Sunday, November 23, 2014

Mixed Media Angel Block

The Christmas rush is coming…I've spent the last week doing all the clay projects, I have 2 more weeks of Christmas themed projects and then I'm prepping for Christmas craft day.

I'm exhausted just thinking about it :)

Here is a angel that Grade 6 will start tomorrow.

The substrate is wood. I had my carpenter 'father in law' cut hundreds of these for projects.  The planks are 1.5" thick and 7.5" wide. They come in 8 ft lengths and are cut square.

You could also use canvas, cardboard, or canvas board.

They are thick enough to sit on a mantle or shelf.

I'll give you the full "how to" in just a minute but first…

from Ulysses Press

…how about a giveaway!

Daily Zen Doodles is a new book by Meera Lee Patel. It's a little workbook filled with prompts for doodling and inspirational quotes to help you relax and focus during your busy year.

With the holiday season upon us we all need a little time to slow down and quiet our minds a bit.

I try to do some drawing everyday, whether it's faces, my corner of the staff room, or what I see outside my window. It calms me and helps me think so I can plan out those 24 different Christmas projects or whatever else is on agenda.

This book is a great way to get you started.

I'll put the give-away details at the end of this post.

Now back to the angels.


- substrate, mine is wood and is 7.5" square
- acrylic paint in white, blue, and purple
- some everyday items for printmaking, pencils, lids, cups, etc.
- sandpaper, optional
- metallic acrylic paint in gold and silver
- Crayola Model Magic, you'll need a golf ball sized portion
- tacky glue
- iridescent glitter glue, I use an opal or clear type that works with your base colour
- wax paper
- scrap of kraft paper or a brown bag
- tan coloured card stock
- coloured pencils
- old book page
- some embellishments, I used a sequin star and some metallic foam (a placemat)
- mod podge for sealing
- printed text from the computer, "all is calm, all is bright"


Take your wood, sand any rough sides if needed.

Paint the 4 sides and the front with white acrylic paint.

Set aside to dry.

Take your scrap of kraft paper and paint it white.

Set aside to dry.

Take a piece of wax paper, 6" or so wide, and crumple into a ball.

Flatten out the wax paper.  Using the leftover white paint print some shapes onto it with some everyday tools.

I using circle shapes.  I like to use ends of pencils and dowels, little shooter cups I get from the dollar store and corks.

While our painting is drying we will make the body of our angel.

Give each student a golf ball sized portion of model magic.  I like using model magic in my mixed media projects.  It's expensive so we only use it for one part and I tend to use my 40% off coupons at Michael's to buy it.

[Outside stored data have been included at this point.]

$ cat src/rtl/uart_sender.sv
// UART transmitter, 8N1 frame on tx, one byte per accepted start request.
// Optional even-parity bit between data and stop: define SENDER_PARITY_EN.
module uart_sender #(
    parameter int unsigned CLK_FREQ     = 50_000_000,
    parameter int unsigned BAUD_RATE    = 9600,
    parameter int unsigned CLKS_PER_BIT = CLK_FREQ / BAUD_RATE
) (
    input  logic [7:0] datain,
    input  logic       start,
    input  logic       clk,
    input  logic       rstn,
    output logic       tx,
    output logic       busy
);

    localparam int unsigned CNT_W = (CLKS_PER_BIT > 1) ? $clog2(CLKS_PER_BIT) : 1;
    localparam logic [CNT_W-1:0] CNT_LAST = CNT_W'(CLKS_PER_BIT - 1);

    typedef enum logic [2:0] {
        IDLE,
        START,
        DATA,
        PARITY,
        STOP
    } state_t;

    state_t           r_state, w_state;
    logic [CNT_W-1:0] r_cnt, w_cnt;
    logic [2:0]       r_bit_idx, w_bit_idx;
    logic [7:0]       r_shift, w_shift;
    logic             r_tx, w_tx;
    logic             r_busy, w_busy;
    logic             w_bit_end;
`ifdef SENDER_PARITY_EN
    logic             r_parity, w_parity;
`endif

    assign w_bit_end = (r_cnt == CNT_LAST);
    assign tx        = r_tx;
    assign busy      = r_busy;

    always_ff @(posedge clk or negedge rstn) begin
        if (!rstn) begin
            r_state   <= IDLE;
            r_cnt     <= '0;
            r_bit_idx <= '0;
            r_shift   <= '0;
            r_tx      <= 1'b1;
            r_busy    <= 1'b0;
`ifdef SENDER_PARITY_EN
            r_parity  <= 1'b0;
`endif
        end else begin
            r_state   <= w_state;
            r_cnt     <= w_cnt;
            r_bit_idx <= w_bit_idx;
            r_shift   <= w_shift;
            r_tx      <= w_tx;
            r_busy    <= w_busy;
`ifdef SENDER_PARITY_EN
            r_parity  <= w_parity;
`endif
        end
    end

    // tx is registered one bit ahead: each boundary loads the next level so the
    // pin changes exactly on the bit edge with no combinational path from start.
    always_comb begin
        w_state   = r_state;
        w_cnt     = w_bit_end ? '0 : r_cnt + 1'b1;
        w_bit_idx = r_bit_idx;
        w_shift   = r_shift;
        w_tx      = r_tx;
        w_busy    = r_busy;
`ifdef SENDER_PARITY_EN
        w_parity  = r_parity;
`endif
        case (r_state)
            IDLE: begin
                w_tx   = 1'b1;
                w_busy = 1'b0;
                w_cnt  = '0;
                if (start && !r_busy) begin
                    w_state   = START;
                    w_shift   = datain;
                    w_bit_idx = '0;
                    w_tx      = 1'b0;
                    w_busy    = 1'b1;
`ifdef SENDER_PARITY_EN
                    w_parity  = ^datain;
`endif
                end
            end
            START: begin
                if (w_bit_end) begin
                    w_state = DATA;
                    w_tx    = r_shift[0];
                    w_shift = {1'b0, r_shift[7:1]};
                end
            end
            DATA: begin
                if (w_bit_end) begin
                    if (r_bit_idx == 3'd7) begin
`ifdef SENDER_PARITY_EN
                        w_state = PARITY;
                        w_tx    = r_parity;
`else
                        w_state = STOP;
                        w_tx    = 1'b1;
`endif
                    end else begin
                        w_bit_idx = r_bit_idx + 3'd1;
                        w_tx      = r_shift[0];
                        w_shift   = {1'b0, r_shift[7:1]};
                    end
                end
            end
`ifdef SENDER_PARITY_EN
            PARITY: begin
                if (w_bit_end) begin
                    w_state = STOP;
                    w_tx    = 1'b1;
                end
            end
`endif
            STOP: begin
                if (w_bit_end) begin
                    w_state = IDLE;
                    w_tx    = 1'b1;
                    w_busy  = 1'b0;
                end
            end
            default: begin
                w_state = IDLE;
                w_tx    = 1'b1;
                w_busy  = 1'b0;
                w_cnt   = '0;
            end
        endcase
    end

endmodule

$ cat config.mk
export PLATFORM = sky130hd
export DESIGN_NAME = uart_sender
export DESIGN_NICKNAME = d
export VERILOG_FILES = /design/src/rtl/uart_sender.sv
export SDC_FILE = /design/constraint.sdc
export NUM_CORES = 1
export LEC_CHECK = 0
export ABC_AREA = 1
export CAP_MARGIN = 0
export CORE_MARGIN = 2
export CORE_UTILIZATION = 60
export CTS_CLUSTER_DIAMETER = 150
export CTS_CLUSTER_SIZE = 10
export DETAILED_ROUTE_END_ITERATION = 6
export PLACE_DENSITY = 0.82
export SLEW_MARGIN = 5
export SYNTH_ARGS = -nofsm -noshare
export SYNTH_HDL_FRONTEND = slang
export SYNTH_SLANG_ARGS = --single-unit
$ cat constraint.sdc
create_clock -name clk -period 4.18 [get_ports clk]
set_clock_uncertainty 0.05 [all_clocks]
set_input_delay 0.836 -clock clk [delete_from_list [all_inputs] [get_ports clk]]
set_output_delay 0.836 -clock clk [all_outputs]
set_load 0.005 [all_outputs]
Yosys cells after proc, flatten, opt, wreduce, memory -nomap -nowiden:

Index checks and enable logic that the tools add are counted.
Widths: inputs -> output; s select.

* bits in registers: 29
* input port bits: 11
* output and inout port bits: 2
* word-level logic and storage cells: 58

* $add $sub $neg: 2
* equality and inequality tests: 11
* multiplexer cells: 26
* bitwise operators: 1
* reduce and logical (&&, ||, !) cells: 12

Operators by type and width (number)
* $mux 8: 4
* $mux 13: 2
* $mux 3: 8
* $pmux 8 s3: 1
* $add 13x1->13 const B: 1
* $eq 13x13->1 const B: 1
* $ne 2x2->1 const B: 6
* $pmux 3 s4: 1
* $reduce_and 5->1: 2
* $mux 1: 7
* $eq 3x3->1 const B: 2
* $pmux 3 s2: 1
* $pmux 1 s4: 1
* $reduce_and 4->1: 1
* $add 3x1->3 const B: 1
* $eq 3x1->1 const B: 1
* $eq 3x2->1 const B: 1
* $logic_not 3->1: 1
* $pmux 1 s3: 1
* $reduce_and 3->1: 1
* $reduce_bool 3->1: 1
* $reduce_or 3->1: 1
* $reduce_and 2->1: 1
* $reduce_bool 2->1: 1
* 4 further kinds: 4

Logic depth before layout (Yosys ltp):

Gate-level depths: netlist of run 1.

* word-level depth: 4
* gate-level depth with buffers: 10
* mapped depth without buffers: 10

Worst setup path before layout of run 1:

Ideal clock, no wire load.

* kind: reg-to-reg
* start: register r_bit_idx[0]
* end: register r_shift[0]
* setup time: 0.116 ns
* data arrival time: 1.420 ns
* required time: 4.014 ns
* setup slack: 2.593 ns
* cell stages (with the launch flop): 9
* path buffers: 0
* path through: dfrtp_1 -> ha_1 -> ha_1 -> o21ai_0 -> nand2_1 -> a21oi_4 -> nand2_4 -> nand2_1 -> nand2_1

* longest elaborated chain between the ends: 3

RTL lines
* start: declaration: line 29 `logic [2:0] r_bit_idx, w_bit_idx;`
* start signal: assignment: line 56 `r_bit_idx <= w_bit_idx;`
* $eq 3x3->1: line 103 `if (r_bit_idx == 3'd7) begin`
* $ne 2x2->1 (no line)
* $reduce_and 5->1 (no line)
* end signal: assignment: line 57 `r_shift <= w_shift;`
* end: declaration: line 30 `logic [7:0] r_shift, w_shift;`

Every way passes these cells.
A chain may end at the register's enable or synchronous reset.

Worst setup path after layout of run 1:

* start: register r_tx, in the netlist tx
* end: output tx

RTL lines
* start: declaration: line 31 `logic r_tx, w_tx;`
* start signal: assignment: line 58 `r_tx <= w_tx;`
* end: declaration: line 12 `output logic tx,`

No word-level cell between the ends.

==> results of run 1 <==
-- cell usage after synthesis (3+ instances only) --
cell / instances
sky130_fd_sc_hd__dfrtp_1: 28
sky130_fd_sc_hd__nand3_1: 13
sky130_fd_sc_hd__nor3_1: 4
sky130_fd_sc_hd__inv_1: 20
sky130_fd_sc_hd__nand2_1: 84
sky130_fd_sc_hd__nand2_2: 3
sky130_fd_sc_hd__ha_1: 3
sky130_fd_sc_hd__nor2_1: 23
sky130_fd_sc_hd__xor2_1: 4
sky130_fd_sc_hd__inv_2: 4
sky130_fd_sc_hd__a21oi_4: 3
-- metal layers --
layer  track usage, %  vias up
met2             41.8       40
met5                0        -
met3             4.42        8
met4             11.8        0
met1             27.0      667
li1                 -      690
-- tightest hold or removal path, cell delays in order (launching register included) --
cell,delay (ns)
sky130_fd_sc_hd__dfrtp_1,0.35
sky130_fd_sc_hd__nand2_1,0.06
sky130_fd_sc_hd__nand2_1,0.05
-- worst paths after layout --
path | slack, ns | end | from
worst max register to register | 2.23 | r_cnt[10] | r_state[2]
max in group asynchronous | 2.93 | tx | rstn
min in group asynchronous | 0.81 | r_cnt[3] | rstn
worst min-delay path | 0.44 | r_shift[4] | r_shift[4]
worst min register to register | 0.44 | r_shift[4] | r_shift[4]
worst max-delay path | 1.92 | tx | tx
-- power by group --
group          leakage, uW  internal [uW]  switching [uW]
logic             0.000525            187             399
registers         0.000384            362            54.8
clock network    0.0000326           82.8            95.8
total             0.000942            632             549
-- per-stage QoR --
stage / setup WS, ns / total power, uW / util [%] / hold slack [ns]
after floorplan: 2.59 / 868 / - / 0.383
after global placement: 1.99 / 964 / 70.2 / 0.394
after detailed placement: 1.95 / 1000 / 70.2 / 0.410
after CTS: 1.92 / 1180 / 72.5 / 0.431
after global routing: 1.91 / 1270 / 72.5 / 0.470
final: 1.92 / 1180 / 72.5 / 0.436
-- cell families (layout without fill, tap and decap cells) --
family	Yosys count	count (layout)	synth area share (%)
AOI/OAI and AO/OA	9	9	5.06
adders and majority gates	3	3	2.33
buffers and inverters	27	46	7.08
and+or+nand+nor	139	139	38.1
xor gates and xnor gates	4	4	2.18
DFF	29	29	45.2
-- cell type report --
class / count / area share, %
Multi-Input combinational cell: 155 / 42.3
Timing Repair Buffer: 13 / 7.04
Sequential cell: 29 / 40.1
Clock buffer: 8 / 3.24
Tap cell: 30 / 2.07
Inverter: 25 / 5.24
-- registers in the layout (all words and copies together) (netlist names) --
register,flops
r_state,3
tx,1
r_shift,8
r_cnt,13
r_bit_idx,3
busy,1
==> results.txt, run 1 <==
After global routing the overflow that remains totals 0. In this run, synthesis produced a sequential element count of 29. The routed wire length per instance came out at 12.9 um. The number of hold-slack violations in the final timing report came out at 0. The number of buffers between clock root and the deepest sink came out at 2. The detailed-routed wire length on met2 is 1.77 mm. For the final routed database, the setup TNS stands at 0 ns. The post-route netlist has 11.3% of its cells at a drive strength greater than 1. The synthesized design contains 0 enable-type register cells. Setup violations remaining at the end of the flow were counted as 0. The number of port buffers is 12. The min-delay analysis places its worst path in the category reg -> reg. The area of the die is approximately 0.0031 sq mm. The vias per cell came out at 5.40.

The minimum clock period after layout is 2.26 ns. The filler-free cell count of the finished design came out at 260. Summing all multi-input logic gate instances after layout gives 767 sq um. The cell depth of the worst hold path came out at 2. The worst setup path is launched from a register. The netlist area before placement came out at 0.00161 sq mm. The first-pass GRT wire length is 5.63 mm. The proportion of synthesized chip area in sequential cells is 45.2%. Summed over its instances, the top area cell type makes up between 40% and 50% of the synthesized netlist area. Across the whole layout, storage elements account for approximately 730 sq um. The slowest stage of the critical path is the sky130_fd_sc_hd__dfstp_2 cell. The cell count along the critical path is 1.

In this run, placement finished with an instance count of around 250. TritonCTS built the clock tree. The pin count of the biggest net entering global routing is 30.

Routability-driven placement finished with a final weighted congestion of 0.849. The signal on the critical path passes through clkdlybuf4s50_1. Synthesis produced a netlist whose cell count is roughly 210. The total of hold buffers inserted after clock tree synthesis came out at 0.

Setup repair after global routing left no endpoint under its margin. The count of standard-cell rows came out at 18. The synthesized area per cell is 7.62 sq um. Across the run, the number of max-cap violations was 0. The filler cells instantiated in the layout total 195. The buffer type at the clock tree root is sky130_fd_sc_hd__clkbuf_4. The effective utilization at floorplan is 64.3%.

The worst reg-to-reg path cell count came out at 9. The number of detailed-routing iterations run before antenna repair is 4. The aggregate routed wire length came out at about 3.4 mm. The number of setup buffers added after CTS came out at 0.

The layout overhead on the synthesized area came out at 12.8%. The number of gates given a new drive strength after cts is 0. In the synthesized netlist the dominant register cell turns out to be sky130_fd_sc_hd__dfrtp_1. 13 I/O pins were placed. Counting flops with an async set or reset pin after synthesis yields a share of 100%. The H-tree depth reported by CTS is 2.

The placed cell area is 0.00175 sq mm. Based on the critical path, the design can be clocked at up to 0.442 GHz. The library cell used most frequently in the layout, excluding fill and tap cells, is sky130_fd_sc_hd__nand2_1.

The critical path is of the reg -> out type. For the worst-skew pair, the clock arrives at the later sink with an insertion delay of ~0.34 ns. The leakage power figure came out at 0.000942 uW. The transition time of the tightest slew-check pin came out at 0.382 ns.

The critical path's largest stage delay is 0.55 ns. Sorting the synthesized cells by area gives the leading types as sky130_fd_sc_hd__dfrtp_1 44%, sky130_fd_sc_hd__nand2_1 20%, sky130_fd_sc_hd__nor2_1 5.4%. Detailed routing placed a total of 138 um of wire on met3. The net count after synthesis came out at roughly 230.

Measured against its own limit, the worst slew margin works out to between 70 and 80%. The core footprint came out at 0.00250 sq mm. The width of the die came out at 55.8 um.

The sum of routed wire segments on met1 is 1.37 mm. The number of antenna cells inserted came out at 0. Global routing used 23.6% of the available tracks across all layers. The dominant delay contributor by cell family on the critical path is flip-flops. The total number of clock tree sinks is 29. The cell taking the most area after synthesis is sky130_fd_sc_hd__dfrtp_1. The worst path uses 54.1% of the clock period. After routing the design area is 0.00181 sq mm. The maximum vdd drop came out at 0.000454 V. The total number of yosys warnings came out at 0. The count of nets left with antenna violations once routing finished came out at 0. The unique cell type count in the Yosys netlist is 28. The flow ran to the end, and the final reports show no timing, DRC or antenna violations. The register clock-pin slew on the reported worst setup and hold paths came out at ~0.080 ns.

The critical path endpoint category is a primary output. The number of antenna violations at the first check in global routing is 0. For this run, design rule violations remaining after detail routing come to 0. The number of global-route vias before repair came to around 1,300.

The total power density per cell area is 652 mW/mm^2. The count of vias placed by the detailed router is 1,405. The vertical extent of the die came out at 55.8 um.

The required time of the critical path came out at 3.29 ns. The highest metal layer carrying signal wires in the routed design is met4. The number of buffer and inverter instances along the worst setup path is 1. In the layout the commonest cells are 84 x sky130_fd_sc_hd__nand2_1, 28 x sky130_fd_sc_hd__dfrtp_1, 23 x sky130_fd_sc_hd__nor2_1. The largest fanout on the critical path came out at 2. The max-slew violation count was 0. The worst path arrival time came out at 1.38 ns. Counting the buffers created by CTS gives 5. The DRC violation total after the first TritonRoute iteration is 93. The HPWL after detailed placement came out at roughly 2.4 mm.

The total number of nets in the final design is between 200 and 250.
No activity file was read; power rests on OpenSTA's default activity.
==> run 2: changes to the inputs <==
CORE_UTILIZATION = 51   (was 60)
PLACE_DENSITY = 0.74   (was 0.82)
clock period = 2.05 ns   (was 4.18 ns; I/O delays follow)
==> results.txt, run 2 (synthesized netlist as in run 1, its figures left out) <==
The flow ran to the end, and the final reports show no timing, DRC or antenna violations. The number of global-route vias before repair is 1,228 (-7.9%). The number of max-cap violations came to 0 (unchanged). The number of antenna cells inserted is 0 (unchanged). The pin count of the biggest net entering global routing came to 30 (unchanged). The critical path starts at tx. The number of gates given a new drive strength after cts was 0 (unchanged). The HPWL after detailed placement is 2.17 mm (-11%). Among cell families on the critical path, the largest total delay comes from flip-flops. The minimum clock period after layout came out at about 1.8 ns. The H-tree depth reported by CTS came to 2 (unchanged). The total number of nets in the final design is 244 (+0.41%).

The total power density per cell area came out at 1310 mW/mm^2 (+100%). The placer's final routability congestion estimate is 0.832 (-2.0%). The number of setup buffers added after CTS was 0 (unchanged). The worst setup path is captured at a primary output.

The total of hold buffers inserted after clock tree synthesis is 0 (unchanged). The library cells used most frequently in the layout, excluding fill and tap cells, are 84 x sky130_fd_sc_hd__nand2_1, 28 x sky130_fd_sc_hd__dfrtp_1, 23 x sky130_fd_sc_hd__nor2_1. The critical path's largest stage delay came out at 0.55 ns (about the same). The required time of the critical path is 1.59 ns (-1.70 ns). The clock tree from TritonCTS is done. The library cell used most frequently in the layout, excluding fill and tap cells, is sky130_fd_sc_hd__nand2_1. The count of vias placed by the detailed router is 1,320 (-6.0%). The TritonCTS buffer count was 5 (unchanged).

The transition time of the tightest slew-check pin is 0.369 ns (-0.0131 ns). The length of routed met3 wiring is 90 um (-35%). The number of hold-slack violations in the final timing report is 0 (unchanged). The core footprint came to 0.00303 sq mm (+21%). The classification of the worst-slack hold path is in -> async. The width of the die came to 60.1 um (+7.9%). The number of detailed-routing iterations run before antenna repair came out at 4 (unchanged). The detailed-routed wire length on met2 is 1.44 mm (-19%). The effective utilization at floorplan was 53.1% (-11 points). The path type of the worst setup path is reg -> out. The number of flip-flops under the largest register name is 13 (unchanged). Among all stages on the critical path, the largest delay is contributed by sky130_fd_sc_hd__dfstp_2.

The aggregate routed wire length is 2.98 mm (-11%). The total number of clock tree sinks is 29 (unchanged). The largest registers in the layout are r_cnt x13, r_shift x8. The max-slew violation count came out at 0 (unchanged). The worst path arrival time is 1.36 ns (-0.02 ns). The worst setup slack before clock tree synthesis came out at 0.244 ns (-1.70 ns). In this run the critical register-to-register path is launched from r_bit_idx[0].

The area of the die is 0.00362 sq mm (+16%). The maximum vdd drop came out at 0.000737 V (+62%). The worst hold margin is 0.408 ns (-0.0275 ns).

The number of buffers between clock root and the deepest sink came out at 2 (unchanged). The sum of routed wire segments on met1 came to 1.39 mm (+1.8%). The number of port buffers is 12 (unchanged).

The clock latency of the later-clocked register in the worst-skew pair came out at 0.33 ns (about the same). The relative slew slack came out at 75.3% (+0.88 points). The number of setup violations in the final report came out at 0 (unchanged). The period utilization came out at 89.0%.

The number of antenna violations at the first check in global routing is 0 (unchanged). The final worst-path setup slack is 0.226 ns (-1.69 ns). The total global routing track utilization was 20.7% (-2.9 points). The fmax is around 0.55 GHz. The total congestion overflow came out at 0 (unchanged).

The post-route antenna net violation count came out at 0 (unchanged). Setup repair after global routing left no endpoint under its margin. r_cnt holds more flip-flops than any other register.

The count of standard-cell rows is 20 (+2). The leakage power figure is 0.000956 uW (+1.5%). The final-layout fill cell count came out at 280 (+44%). The register clock-pin slew on the reported worst setup and hold paths is 0.09 ns (about the same).

The vertical extent of the die came out at 60.1 um (+7.9%). The DRC violation total after the first TritonRoute iteration came to 67 (-28%). The top-level port count came out at 13 (unchanged).

The first-pass GRT wire length came out at 5.33 mm (-5.4%). The share of cells above drive strength 1 came out at 12.6% (+1.2 points). The vias per cell came to 4.80 (-11%). The layout overhead on the synthesized area is 15.0%. The cell sitting at the root of the clock tree is a sky130_fd_sc_hd__clkbuf_4. The aggregate negative setup slack came out at 0 ns (unchanged). The critical path goes through clkdlybuf4s50_1. After detailed routing, no signal wire sits above met4. The worst setup path is launched from a register. The largest fanout on the critical path came out at 2 (unchanged). The remaining routing DRC violations came out at 0 (unchanged). The number of buffer and inverter instances along the worst setup path came to 1 (unchanged). The routed wire length per instance came out at 10.8 um (-16%).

Have the kids flatten out the model magic. Our backgrounds are 7.5" square so we don't want our body too big. Around 9cm or 3.5" max. I pre cut some strips of paper to use as a guide and you could also get the kids to measure with their rulers.

Model magic is easy to cut. We just use a plastic knife.

Cut a nice triangle shaped body.

Now we want to texturize our model magic.  I'm using a bottle lid and a glue lid.  I'm also using my new favourite clay tools. These are cupcake decorating tools that I found at the Dollar store. I get 8 tools each with 2 ends for $1.

I bought 12 sets!

Leave your model magic to dry overnight on a paper towel.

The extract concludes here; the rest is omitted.